Tuesday, 17 July 2012

Taphophile Treasure Trove!

These three grave stones were propped up outside the porch of All Saints Church in Kirby Underdale, just waiting for a visiting Taphophile! One hundred years separates the stones, the oldest (1766) is on the left and the inscription reads:

lies the body of 
William Dobinson
Late of Hunckleby who
Departed this Life the 17th Day of
March 1766 aged 76 years
He was an Indulgent Husband 
and a Kinde father

 The middle stone is for a woman, although in keeping with the times her husband's name is writ larger, even though he does not appear to be buried here!

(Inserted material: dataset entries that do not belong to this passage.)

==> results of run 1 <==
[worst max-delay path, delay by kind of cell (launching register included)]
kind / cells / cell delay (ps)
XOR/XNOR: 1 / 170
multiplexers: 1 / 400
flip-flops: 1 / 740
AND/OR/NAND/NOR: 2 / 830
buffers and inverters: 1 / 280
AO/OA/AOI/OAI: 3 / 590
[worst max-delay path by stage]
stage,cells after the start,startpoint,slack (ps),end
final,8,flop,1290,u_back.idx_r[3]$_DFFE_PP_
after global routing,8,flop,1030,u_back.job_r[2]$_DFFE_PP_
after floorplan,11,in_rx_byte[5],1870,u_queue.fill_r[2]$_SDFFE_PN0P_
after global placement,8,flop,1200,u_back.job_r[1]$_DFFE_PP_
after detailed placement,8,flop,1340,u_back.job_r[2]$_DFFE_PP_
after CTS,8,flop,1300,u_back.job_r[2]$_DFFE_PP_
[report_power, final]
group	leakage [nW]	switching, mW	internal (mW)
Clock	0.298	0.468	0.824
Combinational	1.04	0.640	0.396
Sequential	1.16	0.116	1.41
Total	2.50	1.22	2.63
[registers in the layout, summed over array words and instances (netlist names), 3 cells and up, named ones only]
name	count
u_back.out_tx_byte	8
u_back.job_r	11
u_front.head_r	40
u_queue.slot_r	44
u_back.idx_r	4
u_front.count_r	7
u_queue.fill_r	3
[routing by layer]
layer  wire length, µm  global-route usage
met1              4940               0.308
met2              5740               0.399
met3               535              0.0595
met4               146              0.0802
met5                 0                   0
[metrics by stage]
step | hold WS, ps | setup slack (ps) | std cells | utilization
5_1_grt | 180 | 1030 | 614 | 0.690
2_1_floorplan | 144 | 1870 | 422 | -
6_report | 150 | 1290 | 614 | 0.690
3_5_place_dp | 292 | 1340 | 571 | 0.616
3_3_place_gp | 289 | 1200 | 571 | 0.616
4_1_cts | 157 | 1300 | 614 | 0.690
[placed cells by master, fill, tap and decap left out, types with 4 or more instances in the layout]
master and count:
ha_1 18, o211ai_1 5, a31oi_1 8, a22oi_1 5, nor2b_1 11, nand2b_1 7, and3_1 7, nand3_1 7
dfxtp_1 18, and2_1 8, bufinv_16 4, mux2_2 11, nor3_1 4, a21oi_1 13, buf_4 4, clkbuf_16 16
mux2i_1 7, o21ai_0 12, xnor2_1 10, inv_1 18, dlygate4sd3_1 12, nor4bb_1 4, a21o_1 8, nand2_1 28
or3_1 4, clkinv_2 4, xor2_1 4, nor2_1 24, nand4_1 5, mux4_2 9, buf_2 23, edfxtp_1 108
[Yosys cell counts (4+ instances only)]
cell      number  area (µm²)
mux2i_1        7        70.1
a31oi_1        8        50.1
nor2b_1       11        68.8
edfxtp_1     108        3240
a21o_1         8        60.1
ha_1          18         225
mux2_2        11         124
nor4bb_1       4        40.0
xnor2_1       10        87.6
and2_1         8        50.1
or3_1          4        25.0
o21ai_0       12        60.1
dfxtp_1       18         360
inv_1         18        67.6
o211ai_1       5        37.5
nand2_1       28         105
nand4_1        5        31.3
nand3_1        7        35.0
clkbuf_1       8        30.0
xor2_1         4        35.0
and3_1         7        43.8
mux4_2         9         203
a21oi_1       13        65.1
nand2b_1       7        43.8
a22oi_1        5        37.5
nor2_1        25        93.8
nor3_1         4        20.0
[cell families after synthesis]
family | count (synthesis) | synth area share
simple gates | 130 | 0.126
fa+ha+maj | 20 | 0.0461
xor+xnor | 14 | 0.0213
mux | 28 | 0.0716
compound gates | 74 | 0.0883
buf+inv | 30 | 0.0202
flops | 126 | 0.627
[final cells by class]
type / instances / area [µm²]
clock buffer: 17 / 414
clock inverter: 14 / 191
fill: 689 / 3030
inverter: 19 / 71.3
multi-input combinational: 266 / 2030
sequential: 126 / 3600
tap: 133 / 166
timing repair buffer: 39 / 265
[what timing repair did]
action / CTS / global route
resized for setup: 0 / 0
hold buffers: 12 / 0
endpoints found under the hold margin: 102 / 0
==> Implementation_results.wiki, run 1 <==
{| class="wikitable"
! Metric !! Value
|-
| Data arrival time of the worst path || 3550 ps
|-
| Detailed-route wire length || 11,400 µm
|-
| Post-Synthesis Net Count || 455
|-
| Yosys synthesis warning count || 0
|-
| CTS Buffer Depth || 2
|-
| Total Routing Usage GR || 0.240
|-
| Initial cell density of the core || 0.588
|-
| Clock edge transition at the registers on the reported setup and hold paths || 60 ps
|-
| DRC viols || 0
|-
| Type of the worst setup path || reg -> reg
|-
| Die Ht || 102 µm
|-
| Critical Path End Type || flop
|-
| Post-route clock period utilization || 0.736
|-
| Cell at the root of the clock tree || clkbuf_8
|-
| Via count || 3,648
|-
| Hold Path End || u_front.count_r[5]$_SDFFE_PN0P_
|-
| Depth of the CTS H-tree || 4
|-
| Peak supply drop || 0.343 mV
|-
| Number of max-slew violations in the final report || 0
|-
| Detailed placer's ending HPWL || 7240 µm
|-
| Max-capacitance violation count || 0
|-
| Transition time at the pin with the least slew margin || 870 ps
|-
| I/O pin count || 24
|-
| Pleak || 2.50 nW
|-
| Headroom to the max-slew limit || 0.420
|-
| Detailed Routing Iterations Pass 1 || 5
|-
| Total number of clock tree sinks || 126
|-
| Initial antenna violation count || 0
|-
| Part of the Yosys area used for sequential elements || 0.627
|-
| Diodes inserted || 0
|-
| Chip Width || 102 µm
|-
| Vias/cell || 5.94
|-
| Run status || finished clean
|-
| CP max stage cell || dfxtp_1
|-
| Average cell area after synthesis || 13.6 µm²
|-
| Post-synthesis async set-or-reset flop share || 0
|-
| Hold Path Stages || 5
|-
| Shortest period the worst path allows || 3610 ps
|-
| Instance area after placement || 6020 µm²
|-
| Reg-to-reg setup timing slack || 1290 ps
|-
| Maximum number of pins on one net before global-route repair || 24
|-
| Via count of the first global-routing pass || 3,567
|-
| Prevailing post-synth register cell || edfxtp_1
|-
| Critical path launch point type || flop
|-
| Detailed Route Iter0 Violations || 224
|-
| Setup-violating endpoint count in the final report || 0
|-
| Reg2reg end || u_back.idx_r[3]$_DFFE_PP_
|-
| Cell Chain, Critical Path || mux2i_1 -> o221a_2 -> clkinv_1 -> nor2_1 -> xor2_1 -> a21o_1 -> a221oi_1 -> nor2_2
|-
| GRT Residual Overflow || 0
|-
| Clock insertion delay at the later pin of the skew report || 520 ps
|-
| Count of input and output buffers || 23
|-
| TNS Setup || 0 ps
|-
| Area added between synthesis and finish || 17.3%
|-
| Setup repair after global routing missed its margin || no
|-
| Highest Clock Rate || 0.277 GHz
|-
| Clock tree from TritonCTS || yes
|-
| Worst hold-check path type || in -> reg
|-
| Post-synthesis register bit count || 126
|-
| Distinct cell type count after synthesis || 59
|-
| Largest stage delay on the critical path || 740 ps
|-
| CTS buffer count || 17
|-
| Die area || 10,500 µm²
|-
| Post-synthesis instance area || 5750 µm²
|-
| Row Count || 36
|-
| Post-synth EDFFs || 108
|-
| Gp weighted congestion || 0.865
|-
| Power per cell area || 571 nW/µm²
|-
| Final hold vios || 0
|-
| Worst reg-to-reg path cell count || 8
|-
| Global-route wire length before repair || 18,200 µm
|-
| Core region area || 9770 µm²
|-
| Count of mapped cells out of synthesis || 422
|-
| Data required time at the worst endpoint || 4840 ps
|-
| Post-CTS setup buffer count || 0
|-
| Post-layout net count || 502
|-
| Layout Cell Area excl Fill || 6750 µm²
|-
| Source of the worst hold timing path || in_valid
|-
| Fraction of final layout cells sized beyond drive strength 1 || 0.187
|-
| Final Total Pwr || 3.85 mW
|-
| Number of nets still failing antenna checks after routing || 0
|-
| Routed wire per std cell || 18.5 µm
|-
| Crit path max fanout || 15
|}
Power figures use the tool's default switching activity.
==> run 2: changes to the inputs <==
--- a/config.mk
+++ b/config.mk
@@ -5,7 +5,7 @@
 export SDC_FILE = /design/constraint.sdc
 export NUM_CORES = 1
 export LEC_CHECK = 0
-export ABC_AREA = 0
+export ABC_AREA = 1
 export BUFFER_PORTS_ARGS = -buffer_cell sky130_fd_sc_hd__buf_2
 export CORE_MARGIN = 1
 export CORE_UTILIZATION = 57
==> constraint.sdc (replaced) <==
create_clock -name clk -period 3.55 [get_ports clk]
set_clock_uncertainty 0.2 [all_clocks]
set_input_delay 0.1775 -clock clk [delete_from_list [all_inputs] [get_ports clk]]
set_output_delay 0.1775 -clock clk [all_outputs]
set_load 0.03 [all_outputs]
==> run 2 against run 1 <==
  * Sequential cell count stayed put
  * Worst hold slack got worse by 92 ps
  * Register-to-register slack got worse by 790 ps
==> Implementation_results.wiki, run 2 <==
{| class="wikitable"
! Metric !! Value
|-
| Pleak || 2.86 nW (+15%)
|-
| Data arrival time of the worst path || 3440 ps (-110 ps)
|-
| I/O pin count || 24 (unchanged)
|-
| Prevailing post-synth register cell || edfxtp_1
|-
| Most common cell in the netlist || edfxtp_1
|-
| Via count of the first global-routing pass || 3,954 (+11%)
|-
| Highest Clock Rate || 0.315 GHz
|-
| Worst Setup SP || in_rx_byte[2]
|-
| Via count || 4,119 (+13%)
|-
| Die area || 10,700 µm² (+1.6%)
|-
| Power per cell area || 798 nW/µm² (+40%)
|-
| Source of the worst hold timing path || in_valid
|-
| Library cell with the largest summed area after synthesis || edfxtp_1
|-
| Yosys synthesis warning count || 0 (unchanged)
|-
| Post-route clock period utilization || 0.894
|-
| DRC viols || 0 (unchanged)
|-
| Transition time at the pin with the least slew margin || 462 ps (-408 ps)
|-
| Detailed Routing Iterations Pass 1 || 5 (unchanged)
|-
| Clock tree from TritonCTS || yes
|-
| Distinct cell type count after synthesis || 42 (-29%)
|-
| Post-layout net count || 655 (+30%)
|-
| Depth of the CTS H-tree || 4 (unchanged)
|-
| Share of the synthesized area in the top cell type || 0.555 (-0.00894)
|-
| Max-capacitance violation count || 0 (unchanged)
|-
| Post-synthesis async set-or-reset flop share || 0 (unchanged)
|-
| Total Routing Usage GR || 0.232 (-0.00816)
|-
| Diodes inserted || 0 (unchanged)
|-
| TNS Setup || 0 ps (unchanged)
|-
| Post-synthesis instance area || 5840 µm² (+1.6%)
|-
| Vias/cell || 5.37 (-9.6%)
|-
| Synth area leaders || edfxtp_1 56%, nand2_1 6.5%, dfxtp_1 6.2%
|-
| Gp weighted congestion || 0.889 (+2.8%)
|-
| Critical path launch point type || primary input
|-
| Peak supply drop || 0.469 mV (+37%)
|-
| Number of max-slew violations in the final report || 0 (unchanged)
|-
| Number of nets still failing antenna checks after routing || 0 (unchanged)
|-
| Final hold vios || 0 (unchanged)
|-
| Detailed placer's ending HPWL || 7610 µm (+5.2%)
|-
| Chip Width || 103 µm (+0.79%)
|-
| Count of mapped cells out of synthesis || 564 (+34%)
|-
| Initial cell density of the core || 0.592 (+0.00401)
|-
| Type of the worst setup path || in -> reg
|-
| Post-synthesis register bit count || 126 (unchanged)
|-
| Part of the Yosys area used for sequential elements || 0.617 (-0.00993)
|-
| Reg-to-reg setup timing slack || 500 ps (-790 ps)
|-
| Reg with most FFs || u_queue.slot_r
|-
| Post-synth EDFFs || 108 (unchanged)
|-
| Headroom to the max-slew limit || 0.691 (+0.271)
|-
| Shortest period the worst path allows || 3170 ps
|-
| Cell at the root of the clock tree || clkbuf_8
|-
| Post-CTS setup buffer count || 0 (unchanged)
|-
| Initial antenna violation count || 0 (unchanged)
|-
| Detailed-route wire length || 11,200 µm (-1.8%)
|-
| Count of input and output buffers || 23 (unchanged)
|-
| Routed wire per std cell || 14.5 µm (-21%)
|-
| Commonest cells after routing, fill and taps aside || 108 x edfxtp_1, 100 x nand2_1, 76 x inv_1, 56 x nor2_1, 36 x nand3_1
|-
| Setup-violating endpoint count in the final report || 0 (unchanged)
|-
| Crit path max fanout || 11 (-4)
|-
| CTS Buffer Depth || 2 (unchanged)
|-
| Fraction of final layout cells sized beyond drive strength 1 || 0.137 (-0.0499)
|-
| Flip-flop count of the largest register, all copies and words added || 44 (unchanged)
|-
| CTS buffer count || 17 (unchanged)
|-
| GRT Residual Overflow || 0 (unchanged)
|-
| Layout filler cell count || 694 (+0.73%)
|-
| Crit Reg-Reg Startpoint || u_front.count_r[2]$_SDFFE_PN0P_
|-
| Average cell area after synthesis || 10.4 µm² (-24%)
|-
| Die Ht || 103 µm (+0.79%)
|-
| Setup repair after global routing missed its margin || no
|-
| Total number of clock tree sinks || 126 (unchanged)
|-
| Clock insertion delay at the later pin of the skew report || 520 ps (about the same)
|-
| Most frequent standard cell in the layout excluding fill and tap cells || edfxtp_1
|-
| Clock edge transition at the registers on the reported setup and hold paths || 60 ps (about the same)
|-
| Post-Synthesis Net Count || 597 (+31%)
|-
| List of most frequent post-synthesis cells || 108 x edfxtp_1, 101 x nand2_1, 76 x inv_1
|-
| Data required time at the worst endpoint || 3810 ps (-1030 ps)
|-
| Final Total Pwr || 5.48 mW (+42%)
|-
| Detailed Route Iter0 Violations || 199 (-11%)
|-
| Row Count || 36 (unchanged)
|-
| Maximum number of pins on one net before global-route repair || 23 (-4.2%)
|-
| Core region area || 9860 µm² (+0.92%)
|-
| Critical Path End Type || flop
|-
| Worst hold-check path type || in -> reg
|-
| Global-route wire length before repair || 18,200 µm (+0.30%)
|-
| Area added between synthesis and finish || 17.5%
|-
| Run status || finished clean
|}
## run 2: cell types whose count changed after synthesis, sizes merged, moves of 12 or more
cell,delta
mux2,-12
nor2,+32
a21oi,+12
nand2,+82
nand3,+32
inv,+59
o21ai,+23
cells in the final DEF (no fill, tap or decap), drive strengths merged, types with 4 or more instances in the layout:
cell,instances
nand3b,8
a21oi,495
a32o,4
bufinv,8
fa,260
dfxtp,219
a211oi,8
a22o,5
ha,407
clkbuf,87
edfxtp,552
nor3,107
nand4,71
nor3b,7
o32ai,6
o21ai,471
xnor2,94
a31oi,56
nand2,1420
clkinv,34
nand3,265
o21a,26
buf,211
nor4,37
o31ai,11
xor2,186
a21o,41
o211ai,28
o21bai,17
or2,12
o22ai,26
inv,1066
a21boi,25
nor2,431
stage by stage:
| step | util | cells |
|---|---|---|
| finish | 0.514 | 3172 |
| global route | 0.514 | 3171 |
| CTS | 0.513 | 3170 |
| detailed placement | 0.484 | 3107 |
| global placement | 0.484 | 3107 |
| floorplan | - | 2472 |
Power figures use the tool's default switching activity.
File: config.mk
export PLATFORM = sky130hd
export DESIGN_NAME = day_number_to_date_top_flat
export DESIGN_NICKNAME = d
export VERILOG_FILES = /design/src/dnd_pkg.sv /design/src/dnd_in_if.sv /design/src/dnd_out_if.sv /design/src/day_number_to_date_top.sv /design/src/flat_wrapper.sv
export SDC_FILE = /design/constraint.sdc
export NUM_CORES = 1
export LEC_CHECK = 0
export ABC_AREA = 1
export ABC_CLOCK_PERIOD_IN_PS = 3800
export BUFFER_PORTS_ARGS = -buffer_cell sky130_fd_sc_hd__buf_2
export CAP_MARGIN = 20
export CORE_MARGIN = 2
export CORE_UTILIZATION = 50
export DETAILED_ROUTE_END_ITERATION = 7
export GPL_ROUTABILITY_DRIVEN = 1
export PLACE_DENSITY = 0.71
export SKIP_LAST_GASP = 1
export SYNTH_ARGS = -nofsm -noshare
export SYNTH_HDL_FRONTEND = slang
export SYNTH_SLANG_ARGS = --single-unit
File: constraint.sdc
create_clock -name clk -period 3.8 [get_ports clk]
set_input_delay 0.76 -clock clk [delete_from_list [all_inputs] [get_ports clk]]
set_output_delay 0.76 -clock clk [all_outputs]
set_load 0.01 [all_outputs]
## config.mk

```make
export PLATFORM = sky130hd
export DESIGN_NAME = lvcl_front
export DESIGN_NICKNAME = d
export VERILOG_FILES = /design/src/hdl/lvcl_pkg.sv /design/src/hdl/lvcl_front.sv
export SDC_FILE = /design/constraint.sdc
export NUM_CORES = 1
export LEC_CHECK = 0
export BUFFER_PORTS_ARGS = -buffer_cell sky130_fd_sc_hd__buf_2
export CAP_MARGIN = 30
export CELL_PAD_IN_SITES_DETAIL_PLACEMENT = 1
export CELL_PAD_IN_SITES_GLOBAL_PLACEMENT = 1
export CORE_MARGIN = 5
export CORE_UTILIZATION = 18
export DETAILED_ROUTE_END_ITERATION = 6
export PLACE_DENSITY = 0.82
export SETUP_SLACK_MARGIN = 0.1
export SLEW_MARGIN = 30
export SYNTH_ARGS = -nofsm -noshare
export SYNTH_HDL_FRONTEND = slang
export SYNTH_SLANG_ARGS = --single-unit
```

## constraint.sdc

```tcl
create_clock -name vclk -period 1.3
set_clock_uncertainty 0.15 [all_clocks]
set_input_delay 0.26 -clock vclk [all_inputs]
set_output_delay 0.26 -clock vclk [all_outputs]
set_load 0.01 [all_outputs]
```

## src/hdl/lvcl_pkg.sv

```systemverilog
// Package of the label voxel count ledger: sizes, the queued operation type
// and the count reporting function. Depends on nothing.
package lvcl_pkg;

    localparam int LABEL_BITS   = 16;
    localparam int COUNT_BITS   = 32;
    localparam int REPORT_BITS  = 32;
    localparam int TALLY_BITS   = 16;
    localparam int IN_LABEL_W   = 16;
    localparam int QUEUE_DEPTH  = 2;
    localparam int QUEUE_PTR_W  = $clog2(QUEUE_DEPTH);
    localparam int WIDE_BITS    = (COUNT_BITS > REPORT_BITS) ? COUNT_BITS : REPORT_BITS;

    localparam logic [COUNT_BITS-1:0] COUNT_TOP = {COUNT_BITS{1'b1}};
    localparam logic [LABEL_BITS-1:0] LABEL_LAST = {LABEL_BITS{1'b1}};

    localparam logic CMD_UPDATE = 1'b0;
    localparam logic CMD_CLEAR  = 1'b1;

    // One classified item as it waits between the front and the back.
    typedef struct packed {
        logic                  clear;
        logic [LABEL_BITS-1:0] before_label;
        logic [LABEL_BITS-1:0] after_label;
        logic                  same;
        logic                  before_bg;
        logic                  after_bg;
    } lvcl_op_t;

    // A background label reports zero; a count too wide for the result field
    // saturates to all ones.
    function automatic logic [REPORT_BITS-1:0] report_count(
        input logic                  bg,
        input logic [COUNT_BITS-1:0] count
    );
        logic [WIDE_BITS-1:0]   wide;
        logic [REPORT_BITS-1:0] res;
        wide = WIDE_BITS'(count);
        if (bg)
        begin
            res = '0;
        end
        else if (wide > WIDE_BITS'({REPORT_BITS{1'b1}}))
        begin
            res = {REPORT_BITS{1'b1}};
        end
        else
        begin
            res = wide[REPORT_BITS-1:0];
        end
        return res;
    endfunction

endpackage

```

## src/hdl/lvcl_front.sv

```systemverilog
// Front end of the label voxel count ledger: accepts items and classifies them.
// Depends on lvcl_pkg.
module lvcl_front (
    input  logic                               item_valid,
    output logic                               item_stall,
    input  logic                               command,
    input  logic [lvcl_pkg::IN_LABEL_W-1:0]    before_label,
    input  logic [lvcl_pkg::IN_LABEL_W-1:0]    after_label,
    input  logic                               init_busy,
    input  logic                               q_full,
    output logic                               q_push,
    output lvcl_pkg::lvcl_op_t                 q_op
);

    logic [lvcl_pkg::LABEL_BITS-1:0] before_m;
    logic [lvcl_pkg::LABEL_BITS-1:0] after_m;

    // Only the low label bits index the table.
    assign before_m = before_label[lvcl_pkg::LABEL_BITS-1:0];
    assign after_m  = after_label[lvcl_pkg::LABEL_BITS-1:0];

    assign item_stall = q_full || init_busy;
    assign q_push     = item_valid && !item_stall;

    always_comb
    begin
        q_op.clear        = (command == lvcl_pkg::CMD_CLEAR);
        q_op.before_label = before_m;
        q_op.after_label  = after_m;
        q_op.same         = (before_m == after_m);
        q_op.before_bg    = (before_m == '0);
        q_op.after_bg     = (after_m == '0);
    end

endmodule

```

Waiting for the coming of our Lord Jesus Christ 
Here sleeps Isabella wife of
Rev. Thos H. Barton
who died April 11th 1866
Aged 37 years
Jesus. Master have mercy on us
Luke 17.13
The stone on the right is in bad repair and difficult to read but appears to say
Memory of
John Gra-es
late of Hanging Grimstone
who died 22nd April 1816
Aged 84 years
There remaineth therefore A rest
to the people of God
The stone on the left says something about the departed. The fashion changes from the 18th century to the 19th where a religious text is deemed more suitable than personal attributes.
I like the look of the middle stone the best but the wording on the oldest appeals the most. As someone fortunate enough to have had a kind father I could relate to the sentiment behind this memorial nearly 250 years later. 

Taking part in Taphophile Tragics


  1. maybe if the Rev Thos Barton was of this parish, that might explain why his name is bigger?

  2. Not really sure why but I tend to look more closely at the headstone of those who died before their time if that makes sense.

  3. I agree with Paul. I have that tendency, too.

    What a gift to have them laid out waiting for you. Yoohoo... over here. Look at us! Look at us!

    I would have thought it more usual to have a kind husband, yet an indulgent father, rather than the way chiselled. But that might be just a 20th century take. I would hate to have an indulgent husband. Quite condescending, really.

    What I really like is Hanging Grimshaw. Talk amongst yourselves a tick, whilst I check with Mr Google to see if HG still exists.

    1. Hanging Grimstone used to be a fairly large village in the Middle Ages Julie, dwindling to a few farms in the 19thC and now just a single farm judging by my OS map..

  4. i think its funny only the upper part of the stone is used. why!
    i prefer to look at such old stones, rather than current ones... not necessarily from people who died young.

  5. John is John Graves born in Bossall Yorkshire in 1732. He married Catherine Edwards and they had ten children together. I wonder how those stones came to be propped up against the poarch and where they were before.

    Great post.

    Beneath Thy Feet & Herding Cats

    1. Thanks for the added info Nicola. I wasn't too surprised to see the stone for the Rev Barton's wife so near the church as that is usual for local vicars family, no idea why the other two were there though.